ReactionTeam: Teaming Experts for Divergent Thinking Beyond Typical Reaction Patterns

📑 Table of Contents

🔧 1. Environmental setup

System requirements

Ubuntu: >= 16.04
conda: >= 4.0
GPU: at least 8GB Memory with CUDA >= 10.1

Note: there is some known compatibility issue with RTX 3090, for which the PyTorch would need to be upgraded to >= 1.8.0. The code has not been heavily tested under 1.8.0, so our best advice is to use some other GPU.

Using conda

Please ensure that conda has been properly initialized, i.e. conda activate is runnable. Then

bash -i scripts/setup.sh
conda activate graph2smiles

📊 2. Data preparation

Download the raw (cleaned and tokenized) data from Google Drive by

python scripts/download_raw_data.py --data_name=USPTO_50k
python scripts/download_raw_data.py --data_name=USPTO_full
python scripts/download_raw_data.py --data_name=USPTO_480k
python scripts/download_raw_data.py --data_name=USPTO_STEREO

It is okay to only download the dataset(s) you want. For each dataset, modify the following environmental variables in scripts/preprocess.sh:

DATASET: one of [USPTO_50k, USPTO_full, USPTO_480k, USPTO_STEREO]
TASK: retrosynthesis for 50k and full, or reaction_prediction for 480k and STEREO
N_WORKERS: number of CPU cores (for parallel preprocessing)
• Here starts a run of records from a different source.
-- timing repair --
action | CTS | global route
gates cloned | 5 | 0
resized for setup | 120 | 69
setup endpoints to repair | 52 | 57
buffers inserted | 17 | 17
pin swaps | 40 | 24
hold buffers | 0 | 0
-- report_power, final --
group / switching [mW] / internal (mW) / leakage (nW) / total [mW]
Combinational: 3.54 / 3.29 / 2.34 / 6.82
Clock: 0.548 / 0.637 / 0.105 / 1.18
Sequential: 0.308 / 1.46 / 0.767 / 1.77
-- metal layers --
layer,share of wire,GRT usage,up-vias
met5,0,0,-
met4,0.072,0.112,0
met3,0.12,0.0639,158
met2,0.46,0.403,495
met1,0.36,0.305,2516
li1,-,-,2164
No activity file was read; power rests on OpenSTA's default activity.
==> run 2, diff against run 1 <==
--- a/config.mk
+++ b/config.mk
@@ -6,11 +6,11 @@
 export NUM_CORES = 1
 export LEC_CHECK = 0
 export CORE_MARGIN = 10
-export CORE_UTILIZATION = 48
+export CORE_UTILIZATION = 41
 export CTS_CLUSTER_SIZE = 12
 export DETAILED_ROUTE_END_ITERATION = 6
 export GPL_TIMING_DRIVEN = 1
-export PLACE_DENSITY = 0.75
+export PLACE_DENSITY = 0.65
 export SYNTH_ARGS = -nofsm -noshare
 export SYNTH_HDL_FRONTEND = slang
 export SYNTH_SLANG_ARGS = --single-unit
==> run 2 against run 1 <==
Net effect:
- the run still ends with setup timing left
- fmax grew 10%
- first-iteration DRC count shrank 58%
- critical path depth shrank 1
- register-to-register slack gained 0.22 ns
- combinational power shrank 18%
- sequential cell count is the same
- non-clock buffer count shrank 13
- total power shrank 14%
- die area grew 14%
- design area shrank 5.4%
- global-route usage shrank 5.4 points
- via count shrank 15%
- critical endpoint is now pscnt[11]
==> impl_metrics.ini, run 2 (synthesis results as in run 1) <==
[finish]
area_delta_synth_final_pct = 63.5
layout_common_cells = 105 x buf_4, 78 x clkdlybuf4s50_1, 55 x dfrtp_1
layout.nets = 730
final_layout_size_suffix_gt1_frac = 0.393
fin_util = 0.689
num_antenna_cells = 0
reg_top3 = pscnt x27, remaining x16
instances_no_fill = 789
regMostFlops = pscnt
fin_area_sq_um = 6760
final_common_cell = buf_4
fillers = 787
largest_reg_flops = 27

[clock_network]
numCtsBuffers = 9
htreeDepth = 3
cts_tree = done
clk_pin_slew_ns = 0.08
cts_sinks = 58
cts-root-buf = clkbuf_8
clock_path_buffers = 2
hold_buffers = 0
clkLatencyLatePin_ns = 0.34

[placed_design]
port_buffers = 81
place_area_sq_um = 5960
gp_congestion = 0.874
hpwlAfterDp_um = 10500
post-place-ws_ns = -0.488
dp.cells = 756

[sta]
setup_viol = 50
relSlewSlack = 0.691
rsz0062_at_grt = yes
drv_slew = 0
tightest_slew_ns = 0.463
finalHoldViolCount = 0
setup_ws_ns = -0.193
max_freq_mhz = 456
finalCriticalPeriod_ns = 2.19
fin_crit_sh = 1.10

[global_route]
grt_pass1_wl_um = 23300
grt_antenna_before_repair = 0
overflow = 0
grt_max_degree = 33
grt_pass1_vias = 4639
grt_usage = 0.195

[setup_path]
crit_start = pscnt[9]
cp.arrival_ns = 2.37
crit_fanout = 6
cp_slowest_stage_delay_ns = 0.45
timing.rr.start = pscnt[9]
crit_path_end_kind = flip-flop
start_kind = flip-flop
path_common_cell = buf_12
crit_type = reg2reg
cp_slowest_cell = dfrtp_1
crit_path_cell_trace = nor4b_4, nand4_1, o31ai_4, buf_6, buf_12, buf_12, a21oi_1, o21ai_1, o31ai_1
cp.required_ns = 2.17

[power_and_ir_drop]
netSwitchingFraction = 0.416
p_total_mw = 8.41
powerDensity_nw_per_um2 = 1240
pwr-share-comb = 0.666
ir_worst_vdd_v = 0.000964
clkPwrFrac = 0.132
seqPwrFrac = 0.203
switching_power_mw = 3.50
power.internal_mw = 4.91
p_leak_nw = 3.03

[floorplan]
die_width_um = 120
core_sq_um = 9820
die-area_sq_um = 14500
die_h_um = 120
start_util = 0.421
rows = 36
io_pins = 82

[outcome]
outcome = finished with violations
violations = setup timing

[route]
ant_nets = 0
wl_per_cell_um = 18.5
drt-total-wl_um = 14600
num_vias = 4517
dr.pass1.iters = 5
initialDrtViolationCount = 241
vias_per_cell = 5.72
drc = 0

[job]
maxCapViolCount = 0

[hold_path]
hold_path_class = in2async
<file path="src/rtl/prog_uart_loader.sv">
// UART program loader: waits for a 4-byte magic word, then streams little-endian words into RAM while holding the core in reset.
// Optional PROG_CHECKSUM_EN adds prog_checksum_o, the XOR of every word written in the current session.
module prog_uart_loader #(
    parameter int          CLK_FREQ       = 100000000,
    parameter int          BAUD_RATE      = 115200,
    parameter int          RAM_DEPTH      = 131072,
    parameter int          TIMEOUT_CYCLES = 10000000,
    parameter logic [31:0] MAGIC          = 32'h4E4B4554,
    localparam int         AW             = $clog2(RAM_DEPTH)
) (
    input  logic          clk_i,
    input  logic          rst_n,
    input  logic          prog_rx_i,
    output logic          prog_wr_en_o,
    output logic [AW-1:0] prog_wr_addr_o,
    output logic [31:0]   prog_wr_data_o,
    output logic [3:0]    prog_wr_strb_o,
    output logic          system_reset_o,
    output logic          prog_mode_led_o
`ifdef PROG_CHECKSUM_EN
    ,
    output logic [31:0]   prog_checksum_o
`endif
);

    localparam int CPB = CLK_FREQ / BAUD_RATE;
    localparam int CW  = $clog2(CPB + 1);
    localparam int TW  = $clog2(TIMEOUT_CYCLES + 1);
    localparam logic [CW-1:0] CPB_M1   = CW'(CPB - 1);
    localparam logic [CW-1:0] HALF_M1  = CW'(CPB / 2 - 1);
    localparam logic [TW-1:0] TMO_M1   = TW'(TIMEOUT_CYCLES - 1);
    localparam logic [AW-1:0] ADDR_MAX = AW'(RAM_DEPTH - 1);

    typedef enum logic [1:0] {RX_IDLE, RX_START, RX_DATA, RX_STOP} rx_state_t;
    typedef enum logic [1:0] {S_IDLE, S_PROG, S_FLUSH, S_RELEASE} state_t;

    rx_state_t     r_rx_state, w_rx_next;
    logic          r_rx_s1, r_rx_s2, r_rx_d;
    logic [CW-1:0] r_clk_cnt;
    logic [2:0]    r_bit_idx;
    logic [7:0]    r_shift;
    logic          r_byte_vld;
    logic          w_half_hit, w_bit_hit;

    state_t        r_state, w_next;
    logic [1:0]    r_midx;
    logic [1:0]    r_byte_cnt;
    logic [TW-1:0] r_tmo;
    logic [31:0]   r_word;
    logic          r_wr_en;
    logic [AW-1:0] r_wr_addr;
    logic [31:0]   r_wr_data;
    logic [3:0]    r_wr_strb;
    logic          w_magic_hit, w_tmo_hit;
    logic [3:0]    w_part_strb;
    logic [31:0]   w_part_mask;

    assign w_half_hit = (r_clk_cnt == HALF_M1);
    assign w_bit_hit  = (r_clk_cnt == CPB_M1);

    always_comb begin
        w_rx_next = r_rx_state;
        case (r_rx_state)
            RX_IDLE:  if (r_rx_d && !r_rx_s2) w_rx_next = RX_START;
            // a start that is high again at mid-bit is treated as a glitch
            RX_START: if (w_half_hit) w_rx_next = r_rx_s2 ? RX_IDLE : RX_DATA;
            RX_DATA:  if (w_bit_hit && r_bit_idx == 3'd7) w_rx_next = RX_STOP;
            RX_STOP:  if (w_bit_hit) w_rx_next = RX_IDLE;
            default:  w_rx_next = RX_IDLE;
        endcase
    end

    always_ff @(posedge clk_i) begin
        if (!rst_n) begin
            r_rx_state <= RX_IDLE;
            r_rx_s1    <= 1'b1;
            r_rx_s2    <= 1'b1;
            r_rx_d     <= 1'b1;
            r_clk_cnt  <= '0;
            r_bit_idx  <= '0;
            r_shift    <= '0;
            r_byte_vld <= 1'b0;
        end else begin
            r_rx_state <= w_rx_next;
            r_rx_s1    <= prog_rx_i;
            r_rx_s2    <= r_rx_s1;
            r_rx_d     <= r_rx_s2;
            r_byte_vld <= 1'b0;
            case (r_rx_state)
                RX_IDLE: begin
                    r_clk_cnt <= '0;
                    r_bit_idx <= '0;
                end
                RX_START: r_clk_cnt <= w_half_hit ? '0 : r_clk_cnt + 1'b1;
                RX_DATA: begin
                    if (w_bit_hit) begin
                        r_clk_cnt <= '0;
                        r_shift   <= {r_rx_s2, r_shift[7:1]};
                        r_bit_idx <= r_bit_idx + 1'b1;
                    end else begin
                        r_clk_cnt <= r_clk_cnt + 1'b1;
                    end
                end
                RX_STOP: begin
                    if (w_bit_hit) begin
                        r_clk_cnt  <= '0;
                        r_byte_vld <= r_rx_s2;
                    end else begin
                        r_clk_cnt <= r_clk_cnt + 1'b1;
                    end
                end
                default: r_clk_cnt <= '0;
            endcase
        end
    end

    assign w_magic_hit = r_byte_vld && (r_shift == MAGIC[{r_midx, 3'b000} +: 8]);
    assign w_tmo_hit   = (r_tmo == TMO_M1);

    always_comb begin
        w_part_strb = 4'b0000;
        case (r_byte_cnt)
            2'd1:    w_part_strb = 4'b0001;
            2'd2:    w_part_strb = 4'b0011;
            2'd3:    w_part_strb = 4'b0111;
            default: w_part_strb = 4'b0000;
        endcase
    end

    assign w_part_mask = {{8{w_part_strb[3]}}, {8{w_part_strb[2]}},
                          {8{w_part_strb[1]}}, {8{w_part_strb[0]}}};

    always_comb begin
        w_next = r_state;
        case (r_state)
            S_IDLE:    if (w_magic_hit && r_midx == 2'd3) w_next = S_PROG;
            S_PROG:    if (!r_byte_vld && w_tmo_hit) w_next = S_FLUSH;
            S_FLUSH:   w_next = S_RELEASE;
            S_RELEASE: w_next = S_IDLE;
            default:   w_next = S_IDLE;
        endcase
    end

    always_ff @(posedge clk_i) begin
        if (!rst_n) r_state <= S_IDLE;
        else        r_state <= w_next;
    end

    always_ff @(posedge clk_i) begin
        if (!rst_n) begin
            r_midx     <= '0;
            r_byte_cnt <= '0;
            r_tmo      <= '0;
            r_word     <= '0;
            r_wr_en    <= 1'b0;
            r_wr_addr  <= '0;
            r_wr_data  <= '0;
            r_wr_strb  <= '0;
        end else begin
            r_wr_en   <= 1'b0;
            r_wr_strb <= '0;
            // only full-word writes advance the address; a flush write is always partial
            if (r_wr_en && r_wr_strb == 4'hF)
                r_wr_addr <= (r_wr_addr == ADDR_MAX) ? '0 : r_wr_addr + 1'b1;
            case (r_state)
                S_IDLE: begin
                    if (r_byte_vld) begin
                        if (w_magic_hit)
                            r_midx <= r_midx + 1'b1;
                        else
                            r_midx <= (r_shift == MAGIC[7:0]) ? 2'd1 : 2'd0;
                    end
                    if (w_next == S_PROG) begin
                        r_wr_addr  <= '0;
                        r_byte_cnt <= '0;
                        r_tmo      <= '0;
                    end
                end
                S_PROG: begin
                    if (r_byte_vld) begin
                        r_tmo                             <= '0;
                        r_word[{r_byte_cnt, 3'b000} +: 8] <= r_shift;
                        r_byte_cnt                        <= r_byte_cnt + 1'b1;
                        if (r_byte_cnt == 2'd3) begin
                            r_wr_en   <= 1'b1;
                            r_wr_strb <= 4'hF;
                            r_wr_data <= {r_shift, r_word[23:0]};
                        end
                    end else begin
                        r_tmo <= r_tmo + 1'b1;
                    end
                end
                S_FLUSH: begin
                    if (r_byte_cnt != 2'd0) begin
                        r_wr_en   <= 1'b1;
                        r_wr_strb <= w_part_strb;
                        r_wr_data <= r_word & w_part_mask;
                    end
                end
                default: ;
            endcase
        end
    end

`ifdef PROG_CHECKSUM_EN
    logic [31:0] r_csum;

    always_ff @(posedge clk_i) begin
        if (!rst_n) begin
            r_csum <= '0;
        end else begin
            if (r_wr_en) r_csum <= r_csum ^ r_wr_data;
            if (r_state == S_IDLE && w_next == S_PROG) r_csum <= '0;
        end
    end

    assign prog_checksum_o = r_csum;
`endif

    assign prog_wr_en_o    = r_wr_en;
    assign prog_wr_addr_o  = r_wr_addr;
    assign prog_wr_data_o  = r_wr_data;
    assign prog_wr_strb_o  = r_wr_strb;
    assign system_reset_o  = (r_state == S_IDLE);
    assign prog_mode_led_o = (r_state == S_PROG) || (r_state == S_FLUSH);

endmodule

</file>
<file path="config.mk">
export PLATFORM = sky130hd
export DESIGN_NAME = prog_uart_loader
export DESIGN_NICKNAME = d
export VERILOG_FILES = /design/src/rtl/prog_uart_loader.sv
export SDC_FILE = /design/constraint.sdc
export NUM_CORES = 1
export LEC_CHECK = 0
export BUFFER_PORTS_ARGS = -buffer_cell sky130_fd_sc_hd__buf_2
export CAP_MARGIN = 20
export CORE_ASPECT_RATIO = 0.8
export CORE_MARGIN = 1.5
export CORE_UTILIZATION = 50
export DETAILED_ROUTE_END_ITERATION = 8
export PLACE_DENSITY = 0.78
export SLEW_MARGIN = 20
export SYNTH_ARGS = -nofsm -noshare
export SYNTH_HDL_FRONTEND = slang
export SYNTH_SLANG_ARGS = --single-unit
export TNS_END_PERCENT = 1
</file>
<file path="constraint.sdc">
create_clock -name clk_i -period 2.45 [get_ports clk_i]
set_input_delay 0 -clock clk_i [delete_from_list [all_inputs] [get_ports clk_i]]
set_output_delay 0 -clock clk_i [all_outputs]
set_load 0.005 [all_outputs]
</file>
==> results of run 1 <==
-- layout by cell type, fill, tap and decap left out, types with 16 or more instances in the layout --
master,n
dfxtp_1,134
nand2_1,63
buf_2,58
xor2_1,18
nor2_1,95
ha_1,17
a21oi_1,40
nand3_1,33
a22oi_1,44
clkbuf_16,17
buf_4,22
nand4_1,16
-- through the flow --
step	TNS, ns	util [%]	hold slack (ns)	setup WS, ns
2_1_floorplan	0	-	0.101	0.0147
3_3_place_gp	0	55.4	0.203	0.0424
3_5_place_dp	-0.212	55.4	0.204	-0.0426
4_1_cts	0	61.0	0.412	0.0652
5_1_grt	0	61.1	0.446	0.0141
6_report	0	61.1	0.419	0.106
-- routing by layer --
| metal | GRT usage, % | vias to the layer above | wire, µm |
|---|---|---|---|
| met2 | 34.8 | 179 | 6190 |
| met4 | 9.20 | 0 | 199 |
| met1 | 29.5 | 2433 | 6160 |
| met5 | 0 | - | 0 |
| met3 | 5.56 | 19 | 858 |
| li1 | - | 2505 | - |
-- report_power, final --
part | switching [mW] | internal (mW)
Sequential | 0.00405 | 2.18
Combinational | 0.0409 | 0.0198
Clock | 0.919 | 1.54
Total | 0.964 | 3.74
-- critical path, stage by stage (launching register included) --
cell and delay, ns:
dfxtp_1 0.33, inv_1 0.11, ha_2 0.26, nand2_1 0.07
or4_4 0.58, o21ba_4 0.25, or4_1 0.53, a21oi_1 0.15
-- logic make-up (layout without fill, tap and decap cells) --
logic type                 Yosys count  in the layout
AOI/OAI and AO/OA                  133            135
xor gates and xnor gates            27             27
adders and majority gates           19             19
buffers and inverters               51            129
DFF                                134            134
muxes                               13             13
and+or+nand+nor                    287            287
-- cell usage after synthesis, drive strengths merged (12+ instances only) --
cell type and number:
nand4 16, a22oi 44, clkbuf 29, a21oi 42
nor2 95, nor3 12, xor2 18, nand3 33
and3 12, nand2 63, ha 19, inv 13
dfxtp 134
-- worst min path at each step --
stage | endpoint | slack [ns] | cells after the start | startpoint
finish | r_rx_s2$_SDFF_PN1_ | 0.42 | 1 | r_rx_s1$_SDFF_PN1_
global route | r_rx_s2$_SDFF_PN1_ | 0.45 | 1 | r_rx_s1$_SDFF_PN1_
CTS | r_rx_s2$_SDFF_PN1_ | 0.41 | 1 | r_rx_s1$_SDFF_PN1_
detailed placement | r_rx_s1$_SDFF_PN1_ | 0.20 | 2 | prog_rx_i
global placement | r_rx_s1$_SDFF_PN1_ | 0.20 | 2 | prog_rx_i
floorplan | r_rx_s1$_SDFF_PN1_ | 0.10 | 1 | prog_rx_i
-- area by class of cell --
class	instances	area [µm²]	area share, %
multi-input cells	481	2960	42.4
flip-flops and latches	134	2680	38.4
repair buffers	85	526	7.53
clock buffers	19	453	6.49
well taps	148	185	2.65
clock inverters	12	129	1.85
inverters	13	48.8	0.699
-- timing repair --
| item | in CTS | in global routing |
|---|---|---|
| pin swaps | 1 | 0 |
| hold buffers | 3 | 0 |
| setup endpoints to repair | 13 | 7 |
| hold endpoints to repair | 3 | 0 |
| resized for setup | 0 | 3 |
| cloned | 2 | 0 |
-- sequential cells by signal, indices dropped and copies added (netlist names), 2 cells and up, named ones only --
name and count:
r_shift 8, prog_wr_data_o 32, r_state 2, r_midx 2, r_tmo 24, r_bit_idx 3, r_byte_cnt 2, prog_wr_addr_o 17
r_word 24, r_clk_cnt 10, prog_wr_strb_o 3
==> impl_results.md, run 1 <==
- Result of the run: complete, no violations
- Overall overflow remaining after global route: 0
- Buffers added on ports: 58
- # diodes: 0
- Count of final setup violators: 0
- Number of endpoints with negative hold slack in the final report: 0
- Effective utilization at floorplan: 51.0%
- Tmin final: 2.34 ns
- Yosys top cell by area: dfxtp_1
- Iteration count of the initial detailed-routing pass: 5
- Dominant combinational cell family by area after synthesis: simple AND/OR/NAND/NOR gates
- Leakage power figure: 2.65 nW
- Setup slack of the most critical reg-to-reg path: 0.11 ns
- Total of flip-flops plus latches after synthesis: 134
- Post-Synthesis Mean Instance Area: 8.78 µm²
- Maximum operating frequency: 427 MHz
- Dominant cells by area after synthesis: dfxtp_1, nor2_1, a22oi_1
- Die outline area: 0.0123 mm²
- Clock tree sinks: 134
- Proportion of layout cells with a drive suffix above 1: 18.0%
- Floorplan core area: 0.0114 mm²
- Peak ir drop on the vdd network: 0.000487 V
- DRC violation total after the first TritonRoute iteration: 319
- Residual antenna-violating net count after detailed routing: 0
- Clock network latency to the later pin of the worst-skew pair: 0.41 ns
- R2R depth: 7
- Top-level port count: 59
- Count of cell types in the netlist: 54
- Startpoint-to-endpoint class of the critical path: reg2reg
- CP max FO: 8
- Adder and majority gate portion of the synthesized area: 4.08%
- Number of instances in the synthesized netlist: 664
- Prevailing post-synth register cell: dfxtp_1
- Root buffer cell: clkbuf_16
- Post-CTS setup buffer count: 0
- Setup repair after global routing missed its margin: false
- Clock tree from TritonCTS: yes
- Share of the clock period used by the worst path after layout: 95.7%
- Max-slew violation total from the final report: 0
- Register area share after synthesis: 46.0%
- Placed Instances: 856
- Number of antenna violations at the first check in global routing: 0
- Worst slew margin relative to its limit: 53.5%
- Fraction of synthesized area in multiplexers: 2.27%
- Number of levels the H-tree was split into: 4
- Capture point of the worst reg-to-reg path: r_tmo[13]$_SDFFE_PN0P_
- Count of filler cells inserted in the layout: 945
- Detail-routed net length per standard cell: 15.0 µm
- Critical Path Start Type: flop
- Fraction of registers with async set or reset after synthesis: 0%
- Total Routing Usage GR: 22.3%
- Number of vias after detailed routing: 5136
- Clock skew: 0.00602 ns
- HPWL reported at the end of detailed placement: 8880 µm
- Final standard cell count with taps included and fillers excluded: 892
- Reg clk slew, reported paths: 0.06 ns
- Net count, final: 754
- Routability cong.: 0.859
- Cell area after layout: 0.00698 mm²
- Total nets after synthesis: 686
- Post-detailed-route DRC marker count: 0
- Via count of the first global-routing pass: 4633
- Power density over cell area: 674 mW/mm²
- Compound-Gate Fraction of Synth Area: 15.3%
- Arrival time reported for the critical path endpoint: 2.69 ns
- Vias per cell: 5.76
- Cell Area, Synth: 0.00583 mm²
- Max-cap violations: 0
- TritonCTS Buffers: 17
- Post-synthesis to final-layout area growth: 19.7%
- Simple logic cell fraction of the synthesized area: 24.4%
- Yosys warning count: 0
- Total number of placement rows: 35
- Vert. Die Dim: 99.6 µm
- Overall die width: 124 µm
- Routed wire length: 13400 µm
- Post-synth top area share: 46.0%
- First-pass GRT wire length: 21700 µm
- Req. time, crit path: 2.80 ns
- Tightest Hold Check Type: reg2reg
- Maximum number of pins on one net before global-route repair: 72
- Critical path capture point type: flop
- Crit path from: r_state[1]$_SDFF_PN0_
- Worst setup path endpoint: r_tmo[13]$_SDFFE_PN0P_
- EDFF count, synth: 0
- Total power of the final layout: 4.71 mW
- Post-synthesis share of cell area spent on xor and xnor gates: 4.05%
- Slew at the pin closest to its max-slew limit: 0.697 ns
- Longest Clk Path Bufs: 2
- Critical R2R Launch: r_state[1]$_SDFF_PN0_
- Dpl cell area: 0.00634 mm²
Power figures use the tool's default switching activity.
==> run 2, diff against run 1 <==
==> constraint.sdc (replaced) <==
create_clock -name clk_i -period 2.45 [get_ports clk_i]
set_input_delay 0 -clock clk_i [delete_from_list [all_inputs] [get_ports clk_i]]
set_output_delay 0 -clock clk_i [all_outputs]
set_load 0.1 [all_outputs]
==> run 2 against run 1 <==
Count of clock-buffer cells in the layout did not move. First-iteration DRC count up 40%. Global-route usage grew 0.86 points. Critical path type unchanged.
==> impl_results.md, run 2 (synthesis results as in run 1) <==
- Routability cong.: 0.836 (-2.7%)
- WHS: 0.336 ns (-0.0825 ns)
- Sum Neg Setup Slack: 0 ns (unchanged)
- Reg clk slew, reported paths: 0.06 ns (about the same)
- Hold path cells: 3 (+2)
- Largest incremental delay on the critical path: 0.58 ns (about the same)
- R2R depth: 8 (+1)
- Dpl ws: -0.0297 ns (+0.0129 ns)
- Tightest Hold Check Type: in2reg
- Critical R2R Launch: r_state[1]$_SDFF_PN0_
- Largest register FFs: 32 (unchanged)
- Die outline area: 0.0123 mm² (unchanged)
- Startpoint-to-endpoint class of the critical path: reg2reg
- Maximum operating frequency: 423 MHz (-0.89%)
- Net load switching power: 995 µW (+3.2%)
- Most common cell after layout, fill and taps aside: dfxtp_1
- HPWL reported at the end of detailed placement: 8970 µm (+1.0%)
- Buffers added on ports: 58 (unchanged)
- Internal Dissipation: 3.93 mW (+4.9%)
- Number of vias after detailed routing: 5135 (-0.019%)
- Post-detailed-route DRC marker count: 0 (unchanged)
- Critical Path Start Type: flop
- Switching power share of the total: 20.2% (-0.26 points)
- Root buffer cell: clkbuf_16
- Total power of the final layout: 4.92 mW (+4.6%)
- Floorplan core area: 0.0114 mm² (unchanged)
- Residual antenna-violating net count after detailed routing: 0 (unchanged)
- Power density over cell area: 701 mW/mm² (+4.0%)
- Proportion of layout cells with a drive suffix above 1: 18.1% (+0.13 points)
- Net count, final: 753 (-0.13%)
- Final standard cell count with taps included and fillers excluded: 892 (unchanged)
- Number of antenna violations at the first check in global routing: 0 (unchanged)
- Routed wire length: 13600 µm (+1.7%)
- Setup repair after global routing missed its margin: true
- Worst slew margin relative to its limit: 51.8% (-1.7 points)
- Clock skew: 0.00899 ns (+0.00297 ns)
- Count of final setup violators: 0 (unchanged)
- Req. time, crit path: 2.79 ns (about the same)
- DRC violation total after the first TritonRoute iteration: 446 (+40%)
- Clock network latency to the later pin of the worst-skew pair: 0.41 ns (about the same)
- # diodes: 0 (unchanged)
- Leakage power figure: 2.68 nW (+1.1%)
- Top-level port count: 59 (unchanged)
- Startpoint of the tightest hold check path: prog_rx_i
- Total number of placement rows: 35 (unchanged)
- Overall overflow remaining after global route: 0 (unchanged)
- Iteration count of the initial detailed-routing pass: 5 (unchanged)
- Combinational group share of total power: 1.2% (about the same)
- Longest Clk Path Bufs: 2 (unchanged)
- Clock share of power: 54.3% (+2.0 points)
- Share of total power in sequential cells: 44.4% (-2.1 points)
- Slowest cell on the critical path: or4_4
- Post-synthesis to final-layout area growth: 20.4%
- Setup slack of the most critical reg-to-reg path: 0.08 ns (-0.02 ns)
- CP max FO: 13 (+5)
- Number of levels the H-tree was split into: 4 (unchanged)
- Slew at the pin closest to its max-slew limit: 0.723 ns (+0.0262 ns)
- Placed Instances: 856 (unchanged)
- Result of the run: complete, no violations
- Crit path from: r_state[1]$_SDFF_PN0_
- Critical path capture point type: flop
- Vert. Die Dim: 99.6 µm (unchanged)
- Cell area after layout: 0.00702 mm² (+0.56%)
- Number of endpoints with negative hold slack in the final report: 0 (unchanged)
- Commonest cells after routing, fill and taps aside: dfxtp_1, nor2_1, nand2_1
- Post-CTS setup buffer count: 0 (unchanged)
- Max-slew violation total from the final report: 0 (unchanged)
- Clock tree sinks: 134 (unchanged)
- Tmin final: 2.37 ns (+0.0211 ns)
- Total Routing Usage GR: 23.2% (+0.86 points)
- Dpl cell area: 0.00635 mm² (+0.20%)
- Arrival time reported for the critical path endpoint: 2.71 ns (+0.02 ns)
- Setup slack of the critical path after layout: 0.0845 ns (-0.0211 ns)
- Clock tree from TritonCTS: yes
- First-pass GRT wire length: 22700 µm (+4.7%)
- End-of-flow core utilization: 61.4% (+0.34 points)
- Overall die width: 124 µm (unchanged)
- Via count of the first global-routing pass: 4697 (+1.4%)
- Share of the clock period used by the worst path after layout: 96.5% (+0.86 points)
- Capture point of the worst reg-to-reg path: r_tmo[8]$_SDFFE_PN0P_
- Peak ir drop on the vdd network: 0.000535 V (+9.7%)
- TritonCTS Buffers: 17 (unchanged)
- Vias per cell: 5.76 (about the same)
- Maximum number of pins on one net before global-route repair: 72 (unchanged)
- Terminating pin of the worst hold path: r_rx_s1$_SDFF_PN1_
- Effective utilization at floorplan: 51.0% (unchanged)
- Count of filler cells inserted in the layout: 922 (-2.4%)
- Detail-routed net length per standard cell: 15.3 µm (+1.7%)
- Ordered cell list for the critical path: inv_1 -> ha_4 -> nand2_1 -> or4_4 -> o21ba_4 -> buf_4 -> or3_1 -> a21oi_1
- Max-cap violations: 0 (unchanged)
==> run 2: cell count changes in the layout (fill, tap and decap cells not counted), sizes merged <==
cell         before  now
clkinvlp          3    1
dlygate4sd3       3    2
bufinv            2    4
clkinv            6    7
==> run 2: final cells by class <==
type	count	area [µm²]	share of cell area, %
clock buffer	19	443	6.31
clock inverter	13	179	2.55
inverter	13	48.8	0.695
multi-input combinational	481	2970	42.3
sequential	134	2680	38.2
tap	148	185	2.64
timing repair buffer	84	515	7.34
Then run the preprocessing script by

sh scripts/preprocess.sh

🚀 3. Model training and validation

3.1 Base Model Training

Modify the following environmental variables in scripts/train_g2s.sh:

EXP_NO: your own identifier (any string) for logging and tracking
DATASET: one of [USPTO_50k, USPTO_full, USPTO_480k, USPTO_STEREO]
TASK: retrosynthesis for 50k and full, or reaction_prediction for 480k and STEREO
MPN_TYPE: one of [dgcn, dgat]

Then run the training script by

sh scripts/train_g2s.sh

The training process regularly evaluates on the validation sets, both with and without teacher forcing. While this evaluation is done mostly with top-1 accuracy, it is also possible to do holistic evaluation after training finishes to get all the top-n accuracies on the val set. To do that, first modify the following environmental variables in scripts/validate.sh:

EXP_NO: your own identifier (any string) for logging and tracking
DATASET: one of [USPTO_50k, USPTO_full, USPTO_480k, USPTO_STEREO]
CHECKPOINT: the folder containing the checkpoints
FIRST_STEP: the step of the first checkpoints to be evaluated
LAST_STEP: the step of the last checkpoints to be evaluated

Then run the evaluation script by

sh scripts/validate.sh

Note: the evaluation process performs beam search over the whole val sets for all checkpoints. It can take tens of hours.

3.2 LoRA Experts Training

Based on the pretrained base model, we support training multiple LoRA (Low-Rank Adaptation) experts for divergent thinking. The LoRA experts training process includes:

  1. LoRA Application: LoRA adapters are automatically applied to the decoder's self-attention layers with configurable rank and alpha parameters (default: rank=128, alpha=256).

  2. Parameter Freezing: During LoRA expert training, all base model parameters are frozen, and only LoRA parameters are trainable, making the training efficient.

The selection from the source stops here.